Must be that poor Willy is feeling particularly lonely this year. Needs something to distract himself with.
That would explain some of the erratic behavior, but then again, he wasn’t quite feeling himself either.
Some of that had to do with his mother dying around this time last year, and him having to keep pushing the thoughts away. That had a role in what was going on with him, sure. It wasn’t the whole story, though.
Deputy Dwayne took another drag of his cigarette, this one long, then held it to the side as he let the smoke fill his lungs.
Maybe some of it had to do with the time of the year. The whole town seemed to be caught in a different spirit around the Holidays, what with kids being off school, folks traveling, businesses closing early, and all that.
He couldn’t wait until January when everything would be back to normal.

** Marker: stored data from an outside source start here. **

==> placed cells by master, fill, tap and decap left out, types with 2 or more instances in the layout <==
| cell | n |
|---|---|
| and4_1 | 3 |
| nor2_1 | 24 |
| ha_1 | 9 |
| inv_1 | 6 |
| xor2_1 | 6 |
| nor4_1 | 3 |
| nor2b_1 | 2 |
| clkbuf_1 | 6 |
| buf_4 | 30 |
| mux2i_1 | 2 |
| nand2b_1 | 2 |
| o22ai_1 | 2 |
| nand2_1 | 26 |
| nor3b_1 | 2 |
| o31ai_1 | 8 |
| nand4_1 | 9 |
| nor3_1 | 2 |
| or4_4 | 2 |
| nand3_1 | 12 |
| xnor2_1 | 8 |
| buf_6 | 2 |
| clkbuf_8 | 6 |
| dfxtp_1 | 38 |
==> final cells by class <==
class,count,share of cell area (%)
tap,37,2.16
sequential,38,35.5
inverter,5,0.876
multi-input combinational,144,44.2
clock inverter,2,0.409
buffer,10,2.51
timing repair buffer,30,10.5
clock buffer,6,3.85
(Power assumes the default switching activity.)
<file path="config.mk">
export PLATFORM = sky130hd
export DESIGN_NAME = dmem_arbiter
export DESIGN_NICKNAME = d
export VERILOG_FILES = /design/src/rtl/dmem_arbiter.sv
export SDC_FILE = /design/constraint.sdc
export NUM_CORES = 1
export LEC_CHECK = 0
export BUFFER_PORTS_ARGS = -buffer_cell sky130_fd_sc_hd__buf_2
export CAP_MARGIN = 10
export CORE_AREA = 3 3 97 99
export DETAILED_ROUTE_END_ITERATION = 12
export DIE_AREA = 0 0 100 102
export GPL_TIMING_DRIVEN = 0
export PLACE_DENSITY_LB_ADDON = 0.12
export SKIP_CTS_REPAIR_TIMING = 1
export SKIP_LAST_GASP = 1
export SLEW_MARGIN = 5
export SYNTH_ARGS = -nofsm -noshare
export SYNTH_HDL_FRONTEND = slang
export SYNTH_SLANG_ARGS = --single-unit
</file>
<file path="constraint.sdc">
create_clock -name clock -period 1.79 [get_ports clock]
set_input_delay 0 -clock clock [delete_from_list [all_inputs] [get_ports clock]]
set_output_delay 0 -clock clock [all_outputs]
set_load 0.01 [all_outputs]
</file>
<file path="src/rtl/dmem_arbiter.sv">
// rtl/dmem_arbiter.sv - two-master arbiter in front of the single-port data memory
//
// Purpose: grants at most one of two masters per cycle to dmem. Port 0 (processor)
//    has fixed priority; port 1 (loader/debug) is forced to win once it has been
//    denied MAX_WAIT consecutive cycles. Read data returns one cycle after the grant
//    with a per-port valid strobe.
// Ports:
//    clock, reset             - single clock, synchronous active-high reset
//    mX_req/wren/addr/data    - master X request, write flag, address, write data
//    mX_gnt                   - master X granted this cycle (combinational)
//    mX_rvalid, mX_q          - master X read data valid (registered) and data
//    mem_address/data/wren    - drive to dmem
//    mem_q                    - dmem read data (one cycle after the address)
//    conflict_cnt             - saturating count of cycles with both requests
module dmem_arbiter #(
   parameter int ADDR_W   = 12,
   parameter int DATA_W   = 32,
   parameter int MAX_WAIT = 4
) (
   input  logic              clock,
   input  logic              reset,
   input  logic              m0_req,
   input  logic              m0_wren,
   input  logic [ADDR_W-1:0] m0_addr,
   input  logic [DATA_W-1:0] m0_data,
   output logic              m0_gnt,
   output logic              m0_rvalid,
   output logic [DATA_W-1:0] m0_q,
   input  logic              m1_req,
   input  logic              m1_wren,
   input  logic [ADDR_W-1:0] m1_addr,
   input  logic [DATA_W-1:0] m1_data,
   output logic              m1_gnt,
   output logic              m1_rvalid,
   output logic [DATA_W-1:0] m1_q,
   output logic [ADDR_W-1:0] mem_address,
   output logic [DATA_W-1:0] mem_data,
   output logic              mem_wren,
   input  logic [DATA_W-1:0] mem_q,
   output logic [15:0]       conflict_cnt
);

   localparam logic [3:0] LP_MAX_WAIT = 4'(MAX_WAIT);

   logic [3:0]  r_wait1;
   logic        r_m0_rvalid;
   logic        r_m1_rvalid;
   logic [15:0] r_conflict_cnt;

   logic        w_force1;
   logic        w_m0_gnt;
   logic        w_m1_gnt;

   // Port 1 wins when alone, or when contending after MAX_WAIT denied cycles.
   // Port 0 takes whatever port 1 does not; reset suppresses both so no write lands.
   assign w_force1 = (r_wait1 == LP_MAX_WAIT);
   assign w_m1_gnt = ~reset & m1_req & (~m0_req | w_force1);
   assign w_m0_gnt = ~reset & m0_req & ~w_m1_gnt;

   assign m0_gnt = w_m0_gnt;
   assign m1_gnt = w_m1_gnt;

   // With no grant the bus idles on port 0's inputs, so it is never X.
   assign mem_address = w_m1_gnt ? m1_addr : m0_addr;
   assign mem_data    = w_m1_gnt ? m1_data : m0_data;
   assign mem_wren    = (w_m0_gnt & m0_wren) | (w_m1_gnt & m1_wren);

   // The RAM output already lags the address by one cycle, which lines up with rvalid.
   assign m0_q = mem_q;
   assign m1_q = mem_q;

   assign m0_rvalid    = r_m0_rvalid;
   assign m1_rvalid    = r_m1_rvalid;
   assign conflict_cnt = r_conflict_cnt;

   always_ff @(posedge clock) begin
      if (reset) begin
         r_wait1        <= 4'd0;
         r_m0_rvalid    <= 1'b0;
         r_m1_rvalid    <= 1'b0;
         r_conflict_cnt <= 16'd0;
      end else begin
         r_m0_rvalid <= w_m0_gnt & ~m0_wren;
         r_m1_rvalid <= w_m1_gnt & ~m1_wren;

         // Counts consecutive denied cycles of a pending port 1 request.
         if (w_m1_gnt || !m1_req) begin
            r_wait1 <= 4'd0;
         end else if (r_wait1 != LP_MAX_WAIT) begin
            r_wait1 <= r_wait1 + 4'd1;
         end

         if (m0_req && m1_req && (r_conflict_cnt != 16'hFFFF)) begin
            r_conflict_cnt <= r_conflict_cnt + 16'd1;
         end
      end
   end

endmodule

</file>
==> metrics.txt, run 1 <==
Final Hold Viols=0; failing checks=setup timing; crit path cell chain=inv_2, ha_4, nand3b_1, a21oi_4, buf_12, buf_8, mux2_2, buf_2; Layout area overhead=73.1%; Root Driver=clkbuf_8; Worst-Skew Late Latency=0.27 ns; GPL Wtd Cong=0.752; Seq cells post-synth=22; Ports=255; crit path time final=1.91 ns; fmax=0.524 GHz; Seq/Total Area, Yosys=0.212; family with the most delay on the worst path=buffers and inverters; WP buf/inv=4; RSZ-0062 raised after global routing=true; final setup TNS=-4.09 ns; first-pass GRT wire length=12.2 mm; Hold Path Stages=3; top post-synthesis cells by area=buf_4 23%, mux2_2 22%, dfxtp_1 21%, a21oi_1 3.1%, mux2_1 2.2%; Cell Rows=34; Layout Nets=603; Die Area=10200 um^2; hold_sp=m0_req; Cells after Synth=240; Mapped Nets=369; Post-route DRC=0; most frequent cells in the layout=219 x buf_2, 68 x buf_4, 42 x mux2_2, 17 x dfxtp_1, 11 x a21oi_1; First-pass DRT Iterations=4; Yosys top cell by area=buf_4; crit share post-route=1.07; Final Core Density=0.417; Num CTS Buffers=3; Synth Warn #=0; Worst-Margin Slew=0.564 ns; Core ar.=8640 um^2; Clock Skew=0.00860 ns; R2R cell count=5; leakage=1.85 nW; Clk pin slew, worst setup/hold paths=0.09 ns; Register-to-Register Setup Slack=0.09 ns; Max-Cap Viols=0; non-filler instance count after layout=581; RR Endpoint=conflict_cnt[15]; Netlist cell types=37; CP max FO=10; r2r startpoint=conflict_cnt[7]; PortBufs=221; post-route antenna net violation count=0; via count=2531; final setup vio count=41; multi-input logic area=1150 um^2; crit path kind=flop to output port; Synth Cell Area=2080 um^2; width of the die=100 um; maximum number of pins on one net before global-route repair=14; share of layout cells above drive strength 1=0.776; crit-path max cell delay=0.34 ns; Slew headroom=0.624; initial antenna violation count=1; worst setup margin=-0.120 ns; Max Slew Vio Count=0; HP Class=primary input to flop; filler cell count=919; antenna fix cells=0; Peak VDD IR=0.304 mV; Reg area=447 um^2; starting density of the core=0.241; H-tree depth=1; gr usage total=0.151; vias in the first global route=2340; Via-to-Cell Ratio=4.36; total wire length=8.88 mm; commonest non-fill, non-tap cell in the layout=buf_2; Worst EP arrival=1.91 ns; crit start category=flop; CP required=1.79 ns; CTS Sinks=22; Vert. Die Dim=102 um; DP Cell Count=569; Yosys top cell area share=0.231; Slowest cell on crit path=dfxtp_2; status=finished, violations left; Detailed Place HPWL=7.72 mm; GRT Residual Overflow=0; Worst Hold Path EP=m0_rvalid; Starting DRT DRC Count=73; syn avg cell area=8.67 um^2; CTS max path bufs=2; TritonCTS clock tree=done; CP Capture Type=output port; post-DR wirelength/cell=15.3 um; Power Density=443 nW/um^2
[worst reg2reg max path, stage by stage, from the launching register on]
cell and delay (ns):
dfxtp_1 0.34, clkbuf_4 0.17, and4_1 0.21, o211ai_1 0.22
or4_4 0.58, a21oi_2 0.14
[how the worst max path moves through the flow]
stage / from / end / slack (ns) / cells past startpoint
after floorplan: conflict_cnt[0] / conflict_cnt[14] / 0.15 / 5
after global placement: r_wait1[0] / mem_data[28] / -0.14 / 7
after detailed placement: r_wait1[0] / mem_data[28] / -0.20 / 7
after CTS: r_wait1[0] / mem_data[28] / -0.51 / 7
after global routing: r_wait1[1] / mem_data[4] / -0.22 / 8
final: r_wait1[1] / mem_data[4] / -0.12 / 8
[report_power, final]
group	switching, mW	leakage, nW	total, mW	internal, mW
Clock	0.187	0.0357	0.486	0.299
Combinational	0.250	1.63	0.609	0.359
Sequential	0.00410	0.180	0.499	0.495
[layout make-up]
type | count | share of cell area
multi-input cells | 139 | 0.319
repair buffers | 229 | 0.335
clock inverters | 1 | 0.00834
clock buffers | 3 | 0.0115
flip-flops and latches | 22 | 0.124
plain buffers | 73 | 0.159
well taps | 108 | 0.0375
inverters | 6 | 0.00625
[cells by family (layout without fill, tap and decap cells)]
group                    Yosys count  in the layout  share of synthesized area
XOR/XNOR                           2              2                    0.00842
AND/OR/NAND/NOR                   58             58                      0.161
multiplexers                      45             45                      0.244
adder cells (fa/ha/maj)            3              3                     0.0180
buffers and inverters             79            312                      0.262
AO/OA/AOI/OAI                     31             31                     0.0950
flip-flops                        22             22                      0.212
[cells in the mapped netlist]
cell / count
buf_4: 64
mux2_2: 41
dfxtp_1: 22
a21oi_1: 13
nor2_1: 10
buf_2: 7
inv_1: 6
nand2_1: 6
nand3_1: 6
nand4_1: 6
o21ai_0: 6
nor3_1: 5
and4_1: 4
mux2_1: 4
o31ai_1: 4
or3_1: 4
ha_1: 3
nor2b_1: 3
or4_1: 3
and3_1: 2
clkbuf_1: 2
nand3_2: 2
nor4_1: 2
o211ai_1: 2
a311oi_1: 1
nand2b_1: 1
nand3b_1: 1
nor3b_1: 1
o2111a_1: 1
o2111ai_1: 1
o221a_2: 1
o311ai_0: 1
o41ai_1: 1
or2_2: 1
or3b_2: 1
xnor2_1: 1
xor2_1: 1
[sequential cells by signal (all words and copies together) (netlist names)]
| signal | flops |
|---|---|
| r_wait1 | 4 |
| m1_rvalid | 1 |
| conflict_cnt | 16 |
| m0_rvalid | 1 |
[per-layer routing]
metal | part of all wire | wire [um] | up-vias | global-route usage
met2 | 0.48 | 4280 | 126 | 0.249
met5 | 0.00090 | 8 | - | 0
li1 | - | - | 1260 | -
met1 | 0.39 | 3490 | 1137 | 0.186
met3 | 0.12 | 1060 | 6 | 0.0737
met4 | 0.0054 | 48 | 2 | 0.0155
[stage by stage]
step | setup WS [ns] | power (mW) | cell area, um^2 | hold slack [ns]
global route | -0.221 | 1.68 | 3600 | 0.124
finish | -0.120 | 1.59 | 3600 | 0.0988
detailed placement | -0.202 | 1.09 | 3320 | 0.185
CTS | -0.510 | 1.57 | 3390 | -0.111
global placement | -0.140 | 1.08 | 3320 | 0.181
floorplan | 0.151 | 0.814 | 2080 | 0.0716
(Power assumes the default switching activity.)
==> run 2, diff against run 1 <==
--- a/config.mk
+++ b/config.mk
@@ -11,7 +11,6 @@
 export DETAILED_ROUTE_END_ITERATION = 12
 export DIE_AREA = 0 0 100 102
 export GPL_TIMING_DRIVEN = 0
-export PLACE_DENSITY_LB_ADDON = 0.12
 export SKIP_CTS_REPAIR_TIMING = 1
 export SKIP_LAST_GASP = 1
 export SLEW_MARGIN = 5
==> metrics.txt, run 2 (synthesized netlist as in run 1, its figures left out) <==
Core ar.=8640 um^2; Reg area=448 um^2; crit share post-route=1.04; Detailed Place HPWL=7.98 mm; vias in the first global route=2326; Starting DRT DRC Count=58; gr usage total=0.159; RSZ-0062 raised after global routing=true; fmax=0.536 GHz; final setup vio count=44; crit path time final=1.86 ns; via count=2631; Cell Rows=34; post-route antenna net violation count=0; Max Slew Vio Count=0; first-pass GRT wire length=12.6 mm; Peak VDD IR=0.251 mV; Final Hold Viols=0; Placement Cell Area=3320 um^2; HP Class=primary input to flop; crit start category=flop; Power Density=427 nW/um^2; Clk pin slew, worst setup/hold paths=0.09 ns; H-tree depth=1; Root Driver=clkbuf_8; crit-path max cell delay=0.34 ns; CP Capture Type=output port; share of layout cells above drive strength 1=0.782; Ports=255; Worst-Skew Late Latency=0.28 ns; total wire length=10.2 mm; post-DR wirelength/cell=17.4 um; CP required=1.79 ns; Slew headroom=0.672; crit path kind=flop to output port; CP dominant cell by count=buf_6; Gate power share=0.444; Die Area=10200 um^2; GPL Wtd Cong=0.790; initial antenna violation count=0; starting density of the core=0.241; DP Cell Count=569; Switch Pwr=0.481 mW; CTS Sinks=22; Layout Nets=608; clock share of power=0.273; Slowest cell on crit path=dfxtp_2; worst setup margin=-0.0746 ns; hold slack=0.0951 ns; final setup TNS=-2.53 ns; TritonCTS clock tree=done; Via-to-Cell Ratio=4.49; non-filler instance count after layout=586; crit path cell chain=inv_2, ha_4, nand3b_1, a21oi_4, buf_6, clkbuf_16, mux2_4, buf_6; multi-input logic area=1300 um^2; Worst EP arrival=1.86 ns; First-pass DRT Iterations=4; CP max FO=5; Vert. Die Dim=102 um; max FFs per register=16; GRT Residual Overflow=0; status=finished, violations left; Switching Share=0.274; Num CTS Buffers=3; filler cell count=832; Final Core Density=0.476; most frequent cells in the layout=178 x buf_2, 68 x buf_4, 47 x buf_6, 38 x mux2_4, 16 x dfxtp_1; width of the die=100 um; Flop pwr share=0.283; leakage=2.11 nW; PortBufs=221; CTS max path bufs=2; Worst-Margin Slew=0.493 ns; Max-Cap Viols=0; Layout area overhead=97.7%; Clock Skew=0.00735 ns; Post-route DRC=0; Int Pwr=1.28 mW; commonest non-fill, non-tap cell in the layout=buf_2; maximum number of pins on one net before global-route repair=14; failing checks=setup timing; design area=4110 um^2; antenna fix cells=0
==> run 2: cell types whose count changed in the layout (fill, tap and decap cells not counted), sizes merged <==
cell,delta
buf,+1
clkbuf,+4
==> run 2: worst paths after layout <==
kind,start,slack [ns],depth (start not counted),end
min,m1_req,0.1,3,conflict_cnt[4]
min reg2reg,conflict_cnt[1],0.51,2,conflict_cnt[1]
max reg2reg,conflict_cnt[0],0.12,5,conflict_cnt[14]
max,r_wait1[0],-0.07,8,mem_data[1]
==> run 2: routing by layer <==
metal | GRT usage | vias to the layer above | routed length [um]
met1 | 0.231 | 1220 | 4120
li1 | - | 1275 | -
met4 | 0.0249 | 0 | 69
met5 | 0 | - | 0
met2 | 0.257 | 129 | 5210
met3 | 0.0212 | 7 | 788
==> run 2: stage by stage <==
stage	setup slack (ns)	power, mW
floorplan	0.151	0.814
global placement	-0.192	1.09
detailed placement	-0.204	1.09
CTS	-0.513	1.57
global route	-0.163	1.83
finish	-0.0746	1.76
==> run 2: cell type report <==
type | instances | share of cell area
Inverter | 6 | 0.00547
Sequential cell | 22 | 0.109
Clock buffer | 3 | 0.0100
Multi-Input combinational cell | 139 | 0.315
Tap cell | 108 | 0.0328
Clock inverter | 1 | 0.00730
Timing Repair Buffer | 234 | 0.380
Buffer | 73 | 0.140
==> run 2: power by group through the flow <==
stage / Sequential [mW] / Clock [mW] / Combinational (mW)
after global placement: 0.509 / 0 / 0.578
after detailed placement: 0.509 / 0 / 0.581
after global routing: 0.499 / 0.508 / 0.827
final: 0.498 / 0.480 / 0.780
after CTS: 0.498 / 0.488 / 0.585
after floorplan: 0.510 / 0 / 0.303
==> run 2: critical path, delay by kind of cell (launching register included) <==
| family | cells | cell delay (ns) |
|---|---|---|
| buffers and inverters | 4 | 0.52 |
| DFF | 1 | 0.34 |
| muxes | 1 | 0.31 |
| AOI/OAI and AO/OA | 1 | 0.18 |
| and+or+nand+nor | 1 | 0.13 |
| adders and majority gates | 1 | 0.12 |
### src/rtl/pipe_pkg.sv
// Shared pipeline constants: forward-select encodings, Tuse sentinel and
// default mult/div latencies.
package pipe_pkg;

    localparam logic [1:0] FWD_RF    = 2'd0;
    localparam logic [1:0] FWD_M     = 2'd1;
    localparam logic [1:0] FWD_E     = 2'd2;
    localparam logic [1:0] TUSE_NONE = 2'd3;

    localparam int MULT_CYCLES_DEF = 5;
    localparam int DIV_CYCLES_DEF  = 10;

endpackage

### src/rtl/md_busy_counter.sv
// Mult/div occupancy countdown: loads on start (restart allowed while busy),
// decrements to zero, reports busy combinationally.
module md_busy_counter #(
    parameter int MULT_CYCLES = 5,
    parameter int DIV_CYCLES  = 10,
    parameter int CNT_W       = 4
) (
    input  logic clk,
    input  logic reset,
    input  logic start,
    input  logic is_div,
    output logic busy
);

    logic [CNT_W-1:0] md_cnt;

    always_ff @(posedge clk) begin
        if (reset) begin
            md_cnt <= '0;
        end else if (start) begin
            md_cnt <= is_div ? CNT_W'(DIV_CYCLES) : CNT_W'(MULT_CYCLES);
        end else if (md_cnt != '0) begin
            md_cnt <= md_cnt - 1'b1;
        end
    end

    assign busy = start | (md_cnt != '0);

endmodule
--- src/rtl/alu_seq_ctrl.sv ---
// Byte-stream sequencer in front of alu_8bit: collects op/A/B bytes, holds them
// on the ALU for EXEC_CYCLES, then presents the captured result on valid/ready.
module alu_seq_ctrl #(
    parameter int unsigned EXEC_CYCLES = 1,
    parameter bit          ALLOW_CHAIN = 1'b1
) (
    input  logic       clk,
    input  logic       rst,
    input  logic       in_valid,
    input  logic [7:0] in_data,
    output logic       in_ready,
    output logic [7:0] alu_a,
    output logic [7:0] alu_b,
    output logic [3:0] alu_op,
    input  logic [7:0] alu_result,
    output logic       out_valid,
    output logic [7:0] out_data,
    input  logic       out_ready,
    output logic       busy,
    output logic       err,
    output logic [2:0] dbg_state
);

    // Handshakes: a byte moves when in_valid && in_ready; a result moves when
    // out_valid && out_ready. Valid never waits on ready, and in_ready depends
    // on state alone.
    typedef enum logic [2:0] {
        S_IDLE   = 3'd0,
        S_LOAD_A = 3'd1,
        S_LOAD_B = 3'd2,
        S_EXEC   = 3'd3,
        S_HOLD   = 3'd4
    } state_t;

    localparam logic [3:0] LAST_CNT = 4'(EXEC_CYCLES - 1);

    state_t     state_q, state_d;
    logic [7:0] alu_a_q, alu_a_d;
    logic [7:0] alu_b_q, alu_b_d;
    logic [3:0] alu_op_q, alu_op_d;
    logic [7:0] out_data_q, out_data_d;
    logic [7:0] acc_q, acc_d;
    logic       out_valid_q, out_valid_d;
    logic       err_q, err_d;
    logic [3:0] cnt_q, cnt_d;
    logic       xfer;

    always_ff @(posedge clk or negedge rst) begin
        if (!rst) begin
            state_q     <= S_IDLE;
            alu_a_q     <= 8'h00;
            alu_b_q     <= 8'h00;
            alu_op_q    <= 4'h0;
            out_data_q  <= 8'h00;
            acc_q       <= 8'h00;
            out_valid_q <= 1'b0;
            err_q       <= 1'b0;
            cnt_q       <= 4'h0;
        end else begin
            state_q     <= state_d;
            alu_a_q     <= alu_a_d;
            alu_b_q     <= alu_b_d;
            alu_op_q    <= alu_op_d;
            out_data_q  <= out_data_d;
            acc_q       <= acc_d;
            out_valid_q <= out_valid_d;
            err_q       <= err_d;
            cnt_q       <= cnt_d;
        end
    end

    always_comb begin
        in_ready = (state_q == S_IDLE) || (state_q == S_LOAD_A) || (state_q == S_LOAD_B);
    end

    assign xfer = in_valid && in_ready;

    always_comb begin
        state_d     = state_q;
        alu_a_d     = alu_a_q;
        alu_b_d     = alu_b_q;
        alu_op_d    = alu_op_q;
        out_data_d  = out_data_q;
        acc_d       = acc_q;
        out_valid_d = out_valid_q;
        err_d       = 1'b0;
        cnt_d       = cnt_q;
        case (state_q)
            S_IDLE: begin
                if (xfer) begin
                    // Reserved bits set: the byte is swallowed and only err reacts.
                    if (|in_data[7:5]) begin
                        err_d = 1'b1;
                    end else begin
                        alu_op_d = in_data[3:0];
                        if (in_data[4] && ALLOW_CHAIN) begin
                            alu_a_d = acc_q;
                            state_d = S_LOAD_B;
                        end else begin
                            state_d = S_LOAD_A;
                        end
                    end
                end
            end
            S_LOAD_A: begin
                if (xfer) begin
                    alu_a_d = in_data;
                    state_d = S_LOAD_B;
                end
            end
            S_LOAD_B: begin
                if (xfer) begin
                    alu_b_d = in_data;
                    cnt_d   = 4'h0;
                    state_d = S_EXEC;
                end
            end
            S_EXEC: begin
                if (cnt_q == LAST_CNT) begin
                    out_data_d  = alu_result;
                    acc_d       = alu_result;
                    out_valid_d = 1'b1;
                    state_d     = S_HOLD;
                end else begin
                    cnt_d = cnt_q + 4'h1;
                end
            end
            S_HOLD: begin
                if (out_ready) begin
                    out_valid_d = 1'b0;
                    state_d     = S_IDLE;
                end
            end
            default: state_d = S_IDLE;
        endcase
    end

    assign alu_a     = alu_a_q;
    assign alu_b     = alu_b_q;
    assign alu_op    = alu_op_q;
    assign out_valid = out_valid_q;
    assign out_data  = out_data_q;
    assign busy      = (state_q != S_IDLE);
    assign err       = err_q;
    assign dbg_state = state_q;

endmodule
--- config.mk ---
export PLATFORM = sky130hd
export DESIGN_NAME = alu_seq_ctrl
export DESIGN_NICKNAME = d
export VERILOG_FILES = /design/src/rtl/alu_seq_ctrl.sv
export SDC_FILE = /design/constraint.sdc
export NUM_CORES = 1
export LEC_CHECK = 0
export CORE_ASPECT_RATIO = 1.2
export CORE_MARGIN = 2
export CORE_UTILIZATION = 25
export CTS_BUF_LIST = sky130_fd_sc_hd__clkbuf_2
export CTS_CLUSTER_DIAMETER = 60
export DETAILED_ROUTE_END_ITERATION = 8
export SYNTH_ARGS = -nofsm -noshare
export SYNTH_HDL_FRONTEND = slang
export SYNTH_SLANG_ARGS = --single-unit
--- constraint.sdc ---
create_clock -name clk -period 1.43 [get_ports clk]
set_input_delay 0.2145 -clock clk [delete_from_list [all_inputs] [get_ports clk]]
set_output_delay 0.2145 -clock clk [all_outputs]
set_load 0.05 [all_outputs]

Just as the thought passed through his mind, in the distance he saw something completely abnormal. A child was approaching him from the top of the hill. The kid moved toward him at a fast pace, like he/she was powerwalking. Something about the movement tipped him off that this might not actually be a child. Even though it had to be, because what else was that size and walked on two legs?
It moved like a poorly animated kid’s movie.
Dwayne got off the wall, then took a few steps toward the figure.
“Hey kid, you lost or something?” For some inexplicable reason his mouth had gone dry and his tongue felt labored when he spoke.
Dwayne continued stepping forward, and so did the kid, so that the distance between them shrunk.
The kid was almost at the bottom of the hill and in the jailhouse parking lot, and from here Deputy Smith noticed his movements were stranger still. The way the kid moved seemed to be like he was limping, like each step was uncertain, but he also moved quick. It was like watching a zombie film on fast forward.